Solid‐Phase Iron Characterization During Common Selective Sequential Extractions

Abstract

Selective chemical extractions provide semiquantitative information on elemental partitioning within operationally defined soil fractions. In this study, the efficiency of common extraction steps was determined for a mining‐impacted soil by analyzing Fe transformations in the solid phase using x‐ray diffraction, scanning electron microscopy, and x‐ray absorption near edge structure (XANES) spectroscopy.

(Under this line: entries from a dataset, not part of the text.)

<file path="config.mk">
export PLATFORM = sky130hd
export DESIGN_NAME = hazard_controller_flat
export DESIGN_NICKNAME = d
export VERILOG_FILES = /design/src/rtl/hazard_controller_pkg.sv /design/src/rtl/hazard_controller_if.sv /design/src/rtl/hazard_controller_fwd.sv /design/src/rtl/hazard_controller.sv /design/src/flat_wrapper.sv
export SDC_FILE = /design/constraint.sdc
export NUM_CORES = 1
export LEC_CHECK = 0
export BUFFER_PORTS_ARGS = -buffer_cell sky130_fd_sc_hd__buf_2
export CORE_MARGIN = 2
export CORE_UTILIZATION = 45
export DETAILED_ROUTE_END_ITERATION = 10
export PLACE_DENSITY_LB_ADDON = 0.08
export SYNTH_ARGS = -nofsm -noshare
export SYNTH_HDL_FRONTEND = slang
export SYNTH_SLANG_ARGS = --single-unit
</file>
<file path="constraint.sdc">
create_clock -name i_clk -period 3.41 [get_ports i_clk]
set_input_delay 0.5115 -clock i_clk [delete_from_list [all_inputs] [get_ports i_clk]]
set_output_delay 0.5115 -clock i_clk [all_outputs]
set_load 0.02 [all_outputs]
</file>
<file path="src/rtl/hazard_controller_pkg.sv">
// rtl/hazard_controller_pkg.sv - shared pipeline types for the hazard controller
package pipeline_pkg;

  // Writeback source selected in E; WB_LD marks a load
  typedef enum logic [1:0] {
    WB_ALU = 2'd0,
    WB_LD  = 2'd1,
    WB_PC4 = 2'd2
  } wb_sel_e;

  // E-stage operand source
  typedef enum logic [1:0] {
    FWD_RF = 2'd0,
    FWD_M  = 2'd1,
    FWD_W  = 2'd2
  } fwd_sel_e;

  // Memory-wait FSM states
  typedef enum logic [1:0] {
    IDLE = 2'd0,
    WAIT = 2'd1,
    ERR  = 2'd2
  } hz_state_e;

endpackage

</file>
<file path="src/rtl/hazard_controller_if.sv">
// rtl/hazard_controller_if.sv - pipeline <-> hazard controller signal bundle
interface hazard_controller_if;
  import pipeline_pkg::*;

  logic [4:0]  rs1_addrD, rs2_addrD;
  logic [4:0]  rs1_addrE, rs2_addrE;
  logic [4:0]  rd_addrE, rd_addrM, rd_addrW;
  logic        rd_wrenE, rd_wrenM, rd_wrenW;
  wb_sel_e     wb_selE;
  logic        pc_selE;
  logic        mem_reqM;
  logic        mem_ackM;

  logic        StallF, StallD, StallE, StallM, StallW;
  logic        FlushD, FlushE, FlushM, FlushW;
  fwd_sel_e    fwd_aE, fwd_bE;
  logic        o_mem_err;
  logic [31:0] o_stall_cnt;

  // Pipeline side: supplies stage state, receives hazard controls
  modport master (
    output rs1_addrD, rs2_addrD, rs1_addrE, rs2_addrE,
           rd_addrE, rd_addrM, rd_addrW, rd_wrenE, rd_wrenM, rd_wrenW,
           wb_selE, pc_selE, mem_reqM, mem_ackM,
    input  StallF, StallD, StallE, StallM, StallW,
           FlushD, FlushE, FlushM, FlushW, fwd_aE, fwd_bE,
           o_mem_err, o_stall_cnt
  );

  // Hazard controller side
  modport slave (
    input  rs1_addrD, rs2_addrD, rs1_addrE, rs2_addrE,
           rd_addrE, rd_addrM, rd_addrW, rd_wrenE, rd_wrenM, rd_wrenW,
           wb_selE, pc_selE, mem_reqM, mem_ackM,
    output StallF, StallD, StallE, StallM, StallW,
           FlushD, FlushE, FlushM, FlushW, fwd_aE, fwd_bE,
           o_mem_err, o_stall_cnt
  );

endinterface

</file>
<file path="src/rtl/hazard_controller_fwd.sv">
// rtl/hazard_controller_fwd.sv - forwarding select for one E-stage operand
module forward_unit
  import pipeline_pkg::*;
(
  input  logic [4:0] rs_addr_i,
  input  logic [4:0] rd_addr_m_i,
  input  logic       rd_wren_m_i,
  input  logic [4:0] rd_addr_w_i,
  input  logic       rd_wren_w_i,
  output fwd_sel_e   fwd_o
);

  // Youngest producer (M) wins over W; x0 is hardwired zero and never forwarded
  always_comb begin
    fwd_o = FWD_RF;
    if (rd_wren_m_i && (rd_addr_m_i != 5'd0) && (rd_addr_m_i == rs_addr_i)) begin
      fwd_o = FWD_M;
    end else if (rd_wren_w_i && (rd_addr_w_i != 5'd0) && (rd_addr_w_i == rs_addr_i)) begin
      fwd_o = FWD_W;
    end
  end

endmodule

</file>
<file path="src/rtl/hazard_controller.sv">
// rtl/hazard_controller.sv - stall/flush/forward control with memory-wait FSM
module hazard_controller
  import pipeline_pkg::*;
#(
  parameter  int TIMEOUT = 16,
  localparam int CNT_W   = $clog2(TIMEOUT + 1)
) (
  input  logic i_clk,
  input  logic i_rst_n,
  hazard_controller_if.slave hz
);

  hz_state_e        state_q, state_d;
  logic [CNT_W-1:0] cnt_q, cnt_d;
  logic             mem_err_q;
  logic [31:0]      stall_cnt_q;

  logic mem_busy, lwstall;
  logic stall_f, stall_d, stall_e, stall_m;
  logic flush_d, flush_e, flush_m, flush_w;

  forward_unit u_fwd_a (
    .rs_addr_i   (hz.rs1_addrE),
    .rd_addr_m_i (hz.rd_addrM),
    .rd_wren_m_i (hz.rd_wrenM),
    .rd_addr_w_i (hz.rd_addrW),
    .rd_wren_w_i (hz.rd_wrenW),
    .fwd_o       (hz.fwd_aE)
  );

  forward_unit u_fwd_b (
    .rs_addr_i   (hz.rs2_addrE),
    .rd_addr_m_i (hz.rd_addrM),
    .rd_wren_m_i (hz.rd_wrenM),
    .rd_addr_w_i (hz.rd_addrW),
    .rd_wren_w_i (hz.rd_wrenW),
    .fwd_o       (hz.fwd_bE)
  );

  // Hazard conditions; mem_busy is qualified by reset so a held request
  // cannot keep the pipe frozen while the FSM is being reset
  always_comb begin
    lwstall  = (hz.wb_selE == WB_LD) && hz.rd_wrenE && (hz.rd_addrE != 5'd0) &&
               ((hz.rd_addrE == hz.rs1_addrD) || (hz.rd_addrE == hz.rs2_addrD));
    mem_busy = i_rst_n &&
               (((state_q == IDLE) && hz.mem_reqM && !hz.mem_ackM) ||
                ((state_q == WAIT) && !hz.mem_ackM));
  end

  // Prioritised stall/flush generation: ERR > mem wait > redirect > load-use
  always_comb begin
    stall_f = 1'b0;
    stall_d = 1'b0;
    stall_e = 1'b0;
    stall_m = 1'b0;
    flush_d = 1'b0;
    flush_e = 1'b0;
    flush_m = 1'b0;
    flush_w = 1'b0;
    if (state_q == ERR) begin
      stall_f = 1'b1;
      stall_d = 1'b1;
      stall_e = 1'b1;
      flush_m = 1'b1;
      flush_w = 1'b1;
    end else if (mem_busy) begin
      stall_f = 1'b1;
      stall_d = 1'b1;
      stall_e = 1'b1;
      stall_m = 1'b1;
      flush_w = 1'b1;
    end else if (hz.pc_selE) begin
      flush_d = 1'b1;
      flush_e = 1'b1;
    end else if (lwstall) begin
      stall_f = 1'b1;
      stall_d = 1'b1;
      flush_e = 1'b1;
    end
  end

  // Memory-wait FSM next state and wait counter
  always_comb begin
    state_d = state_q;
    cnt_d   = cnt_q;
    case (state_q)
      IDLE: begin
        if (mem_busy) begin
          state_d = WAIT;
          cnt_d   = CNT_W'(1);
        end
      end
      WAIT: begin
        if (hz.mem_ackM) begin
          state_d = IDLE;
          cnt_d   = '0;
        end else if (cnt_q == CNT_W'(TIMEOUT - 1)) begin
          state_d = ERR;
          cnt_d   = '0;
        end else begin
          cnt_d = cnt_q + CNT_W'(1);
        end
      end
      ERR: begin
        state_d = IDLE;
        cnt_d   = '0;
      end
      default: begin
        state_d = IDLE;
        cnt_d   = '0;
      end
    endcase
  end

  // State, error pulse and saturating stall-cycle counter
  always_ff @(posedge i_clk or negedge i_rst_n) begin
    if (!i_rst_n) begin
      state_q     <= IDLE;
      cnt_q       <= '0;
      mem_err_q   <= 1'b0;
      stall_cnt_q <= '0;
    end else begin
      state_q   <= state_d;
      cnt_q     <= cnt_d;
      mem_err_q <= (state_d == ERR);
      if (stall_f && (stall_cnt_q != 32'hFFFF_FFFF)) begin
        stall_cnt_q <= stall_cnt_q + 32'd1;
      end
    end
  end

  assign hz.StallF      = stall_f;
  assign hz.StallD      = stall_d;
  assign hz.StallE      = stall_e;
  assign hz.StallM      = stall_m;
  assign hz.StallW      = 1'b0;
  assign hz.FlushD      = flush_d;
  assign hz.FlushE      = flush_e;
  assign hz.FlushM      = flush_m;
  assign hz.FlushW      = flush_w;
  assign hz.o_mem_err   = mem_err_q;
  assign hz.o_stall_cnt = stall_cnt_q;

endmodule

</file>
<file path="src/flat_wrapper.sv">
// flat-port wrapper written by rule: the top's interface ports become plain ports
module hazard_controller_flat import pipeline_pkg::*;
#(
  parameter  int TIMEOUT = 16,
  localparam int CNT_W   = $clog2(TIMEOUT + 1)
)
  (i_clk, i_rst_n, hz_rs1_addrD, hz_rs2_addrD, hz_rs1_addrE, hz_rs2_addrE, hz_rd_addrE, hz_rd_addrM, hz_rd_addrW, hz_rd_wrenE, hz_rd_wrenM, hz_rd_wrenW, hz_wb_selE, hz_pc_selE, hz_mem_reqM, hz_mem_ackM, hz_StallF, hz_StallD, hz_StallE, hz_StallM, hz_StallW, hz_FlushD, hz_FlushE, hz_FlushM, hz_FlushW, hz_fwd_aE, hz_fwd_bE, hz_o_mem_err, hz_o_stall_cnt);
  hazard_controller_if hz_i ();
  input  logic i_clk;
  input  logic i_rst_n;
  input wire logic [$bits(hz_i.rs1_addrD)-1:0] hz_rs1_addrD;
  input wire logic [$bits(hz_i.rs2_addrD)-1:0] hz_rs2_addrD;
  input wire logic [$bits(hz_i.rs1_addrE)-1:0] hz_rs1_addrE;
  input wire logic [$bits(hz_i.rs2_addrE)-1:0] hz_rs2_addrE;
  input wire logic [$bits(hz_i.rd_addrE)-1:0] hz_rd_addrE;
  input wire logic [$bits(hz_i.rd_addrM)-1:0] hz_rd_addrM;
  input wire logic [$bits(hz_i.rd_addrW)-1:0] hz_rd_addrW;
  input wire logic [$bits(hz_i.rd_wrenE)-1:0] hz_rd_wrenE;
  input wire logic [$bits(hz_i.rd_wrenM)-1:0] hz_rd_wrenM;
  input wire logic [$bits(hz_i.rd_wrenW)-1:0] hz_rd_wrenW;
  input wire logic [$bits(hz_i.wb_selE)-1:0] hz_wb_selE;
  input wire logic [$bits(hz_i.pc_selE)-1:0] hz_pc_selE;
  input wire logic [$bits(hz_i.mem_reqM)-1:0] hz_mem_reqM;
  input wire logic [$bits(hz_i.mem_ackM)-1:0] hz_mem_ackM;
  output wire logic [$bits(hz_i.StallF)-1:0] hz_StallF;
  output wire logic [$bits(hz_i.StallD)-1:0] hz_StallD;
  output wire logic [$bits(hz_i.StallE)-1:0] hz_StallE;
  output wire logic [$bits(hz_i.StallM)-1:0] hz_StallM;
  output wire logic [$bits(hz_i.StallW)-1:0] hz_StallW;
  output wire logic [$bits(hz_i.FlushD)-1:0] hz_FlushD;
  output wire logic [$bits(hz_i.FlushE)-1:0] hz_FlushE;
  output wire logic [$bits(hz_i.FlushM)-1:0] hz_FlushM;
  output wire logic [$bits(hz_i.FlushW)-1:0] hz_FlushW;
  output wire logic [$bits(hz_i.fwd_aE)-1:0] hz_fwd_aE;
  output wire logic [$bits(hz_i.fwd_bE)-1:0] hz_fwd_bE;
  output wire logic [$bits(hz_i.o_mem_err)-1:0] hz_o_mem_err;
  output wire logic [$bits(hz_i.o_stall_cnt)-1:0] hz_o_stall_cnt;
  assign hz_i.rs1_addrD = hz_rs1_addrD;
  assign hz_i.rs2_addrD = hz_rs2_addrD;
  assign hz_i.rs1_addrE = hz_rs1_addrE;
  assign hz_i.rs2_addrE = hz_rs2_addrE;
  assign hz_i.rd_addrE = hz_rd_addrE;
  assign hz_i.rd_addrM = hz_rd_addrM;
  assign hz_i.rd_addrW = hz_rd_addrW;
  assign hz_i.rd_wrenE = hz_rd_wrenE;
  assign hz_i.rd_wrenM = hz_rd_wrenM;
  assign hz_i.rd_wrenW = hz_rd_wrenW;
  assign hz_i.wb_selE = hz_wb_selE;
  assign hz_i.pc_selE = hz_pc_selE;
  assign hz_i.mem_reqM = hz_mem_reqM;
  assign hz_i.mem_ackM = hz_mem_ackM;
  assign hz_StallF = hz_i.StallF;
  assign hz_StallD = hz_i.StallD;
  assign hz_StallE = hz_i.StallE;
  assign hz_StallM = hz_i.StallM;
  assign hz_StallW = hz_i.StallW;
  assign hz_FlushD = hz_i.FlushD;
  assign hz_FlushE = hz_i.FlushE;
  assign hz_FlushM = hz_i.FlushM;
  assign hz_FlushW = hz_i.FlushW;
  assign hz_fwd_aE = hz_i.fwd_aE;
  assign hz_fwd_bE = hz_i.fwd_bE;
  assign hz_o_mem_err = hz_i.o_mem_err;
  assign hz_o_stall_cnt = hz_i.o_stall_cnt;
  hazard_controller #(.TIMEOUT(TIMEOUT)) u_core (.i_clk(i_clk), .i_rst_n(i_rst_n), .hz(hz_i));
endmodule
</file>
==> impl_metrics.toml <==
[placed_design]
gp_congestion = 0.754
io_buffers = 89
dp_hpwl_um = 3950

[finish]
antenna_cells = 0
area_delta_synth_final_pct = 25.5
multiInputGateArea_mm2 = 0.00126
nets = 365
drive_gt1_frac = 0.324
seqCellArea_mm2 = 0.00100
fillers = 442

[synthesis]
yosysSeqAreaShare = 0.431
synth-main-ff-cell = "dfrtp_1"
synth_area_leaders = "dfrtp_1 (43%), xnor2_1 (14%), xor2_1 (9.4%)"
syn-num-nets = 273
synth.distinct_cells = 33
synth_common_cells = "dfrtp_1 (40), xnor2_1 (36), xor2_1 (25), nand4_1 (22), nand3_1 (13)"
syn-cell-area_mm2 = 0.00232
ys_warn_count = 0
synth_most_common_cell = "dfrtp_1"
async_reset_ff_frac = 1.00
ys_seq_elements = 40
yosysTopAreaCellShare = 0.431
yosys.area.top_type = "dfrtp_1"
avgSynthCellArea_um2 = 10.3
synth_edf_count = 0
synthCells = 226

[worst_hold_path]
hold_class = "in2async"

[sta]
tns_ps = 0
finClkSkew_ps = 5.38
relSlewSlack = 0.290
post-route-period-util = 0.760
finalSetupViolCount = 0
hold_viol = 0
rsz0062_at_grt = "no"
worst_pin_slew_ps = 1060
min_period_ps = 2590
drv_slew = 0
fmaxAchievable_mhz = 386
whs_ps = 338

[critical_path]
cp-end-kind = "flop"
setup.worst_path.class = "reg2reg"
slowest_delay_ps = 860
critical_path.top_delay_family = "compound AO/OA/AOI/OAI gates"
arrival_ps = 2760
cp-start-kind = "flop"
critPathSlowestCell = "a211oi_4"
required_ps = 3580
ff2ff_setup_slack_ps = 820
ff2ff_path_depth = 6
r2r_start = "u_core.hz.o_stall_cnt[0]$_DFFE_PN0P_"
crit_buf_inv = 0
crit_chain = "ha_1, and2_1, and4_4, a211oi_4, nand4_1, xnor2_1"
r2r-end = "u_core.hz.o_stall_cnt[3]$_DFFE_PN0P_"
cp_max_fo = 28

[floorplan]
ios = 91
die_x_um = 75.8
core_area_mm2 = 0.00504
initial_utilization = 0.460
die_area_mm2 = 0.00574
fp.dieH_um = 75.8
rows = 26

[power_and_ir_drop]
peakVddDrop_uv = 146
leakage_nw = 1.44
power_density_mw_per_mm2 = 372

[clock_network]
cts_setup_buffers = 0
cts_resized = 0
cts_buffers = 5
clk_path_buf_depth = 2
clkLatencyLatePin_ps = 290
cts_root_buf = "clkbuf_8"
cts_sinks = 40
holdBufCountCts = 0
cts_tree = "done"
clk_pin_slew_ps = 70
htree_levels = 2

[detailed_routing]
wire_per_inst_um = 13.2
drc_errors = 0
dr.pass1.iters = 4
wl_um = 5130
dr_total_vias = 2057
routed_via_density = 5.30
drt_iter0_markers = 98
ant_nets = 0

[global_route]
antenna_found_initial = 0
grt-ovfl-total = 0
grt_pass1_wl_um = 8080
grt_pass1_vias = 1819
track_usage = 0.184
grt_max_degree = 41

[outcome]
outcome = "complete, no violations"

[job]
drv_cap = 0
## kinds of logic (layout without fill, tap and decap cells)
| group | count (synthesis) | in the layout | share of synthesized area |
|---|---|---|---|
| AOI/OAI and AO/OA | 19 | 19 | 0.0620 |
| xor gates and xnor gates | 61 | 61 | 0.230 |
| adders and majority gates | 2 | 2 | 0.0108 |
| buffers and inverters | 9 | 101 | 0.0259 |
| DFF | 40 | 40 | 0.431 |
| muxes | 1 | 1 | 0.00485 |
| other | 1 | 1 | 0.00162 |
| and+or+nand+nor | 93 | 93 | 0.233 |
## layer usage
layer,GRT usage,vias up,wire [µm]
met1,0.247,965,2320
met2,0.284,89,2360
met5,0,-,0
met3,0.0503,10,384
li1,-,993,-
met4,0.0721,0,70
## through the flow
| step | worst slack, ps | power, mW | utilization | cell area (µm²) | std cells |
|---|---|---|---|---|---|
| 2_1_floorplan | 826 | 0.663 | - | 2320 | 226 |
| 3_3_place_gp | 753 | 0.759 | 0.558 | 2820 | 381 |
| 6_report | 820 | 1.08 | 0.577 | 2910 | 388 |
| 5_1_grt | 632 | 1.15 | 0.577 | 2910 | 388 |
| 3_5_place_dp | 746 | 0.761 | 0.558 | 2820 | 381 |
| 4_1_cts | 786 | 1.10 | 0.577 | 2910 | 388 |
## cells in the final DEF, fill, tap and decap left out
cell	netlist	routed
nor3_1	6	6
and3_1	8	8
xor2_1	25	25
a22o_1	1	1
xnor2_1	36	36
o31ai_2	1	1
buf_2	0	89
and4_4	3	3
a31oi_1	1	1
and2_1	7	7
a21oi_1	2	2
buf_4	3	1
dfrtp_1	40	40
nor2_1	9	9
or4_1	5	5
o21ai_0	7	7
mux2_1	1	1
a22oi_1	1	1
o2111ai_2	1	1
and4b_1	1	1
and4_1	2	2
nand2_1	10	10
clkbuf_8	0	7
ha_1	2	2
conb_1	1	1
nor2b_1	2	2
a211oi_4	1	1
nand4_1	22	22
o21ai_1	1	1
nand3_1	13	13
o221ai_1	1	1
nor4_1	5	5
inv_1	4	4
o21a_1	2	2
## worst register-to-register path: stages, from the launching register on
cell and delay [ps]:
dfrtp_1 470, ha_1 340, and2_1 190, and4_4 190
a211oi_4 860, nand4_1 240, xnor2_1 180
## report_power, final
group          internal (mW)  switching (mW)  total [mW]  leakage [nW]
combinational         0.0839           0.120       0.204         0.840
clock                  0.180           0.155       0.335        0.0503
sequential             0.500          0.0451       0.545         0.551
total                  0.764           0.320        1.08          1.44
## flip-flops by register name, summed over array words and instances (netlist names)
name / flops
u_core.hz.o_stall_cnt: 32
u_core.cnt_q: 5
u_core.state_q: 2
u_core.hz.o_mem_err: 1
## worst max path at each step
| stage | startpoint | to | slack [ps] | cells after the start |
|---|---|---|---|---|
| floorplan | hz_rd_addrM[0] | hz_fwd_aE[1] | 830 | 4 |
| global placement | hz_rd_addrE[2] | u_core.hz.o_stall_cnt[27]$_DFFE_PN0P_ | 750 | 7 |
| detailed placement | hz_rd_addrE[2] | u_core.hz.o_stall_cnt[3]$_DFFE_PN0P_ | 750 | 7 |
| CTS | u_core.hz.o_stall_cnt[0]$_DFFE_PN0P_ | u_core.hz.o_stall_cnt[3]$_DFFE_PN0P_ | 790 | 6 |
| global route | u_core.hz.o_stall_cnt[0]$_DFFE_PN0P_ | u_core.hz.o_stall_cnt[3]$_DFFE_PN0P_ | 630 | 6 |
| finish | u_core.hz.o_stall_cnt[0]$_DFFE_PN0P_ | u_core.hz.o_stall_cnt[3]$_DFFE_PN0P_ | 820 | 6 |
## final cells by class
class,count,share of cell area
clock buffer,7,0.0331
inverter,4,0.00516
timing repair buffer,90,0.156
sequential,40,0.344
multi-input combinational,177,0.432
tap,70,0.0301
Power figures use the tool's default switching activity.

Extractions involve the isolation of operationally defined double‐deionized water (soluble), magnesium chloride (exchangeable), sodium hypochlorite (organic matter), sodium acetate–acetic acid (carbonate), hydroxylamine‐hydrochloride–nitric acid (Mn‐oxides), ammonium oxalate in the dark (AOD) (noncrystalline material), hydroxylamine‐hydrochloride–acetic acid (Fe oxides), potassium perchlorate–hydrochloric–nitric acid (sulfidic), and hydrochloric–nitric–hydrofluoric acid (residual) fractions of the solid phase. Ferric Fe remained in the solid phase throughout the extraction sequence until its removal by hydrochloric–nitric–hydrofluoric acid (residual fraction). The hydroxylamine‐hydrochloride (1.0 M in 25% [v/v] HOAc) extraction may underestimate Fe associated with crystalline materials. Thus, selective sequential extractions need to be optimized for a given soil prior to implementation and should be used in conjunction with spectroscopic techniques, when possible, to fully ascertain elemental partitioning within the solid phase.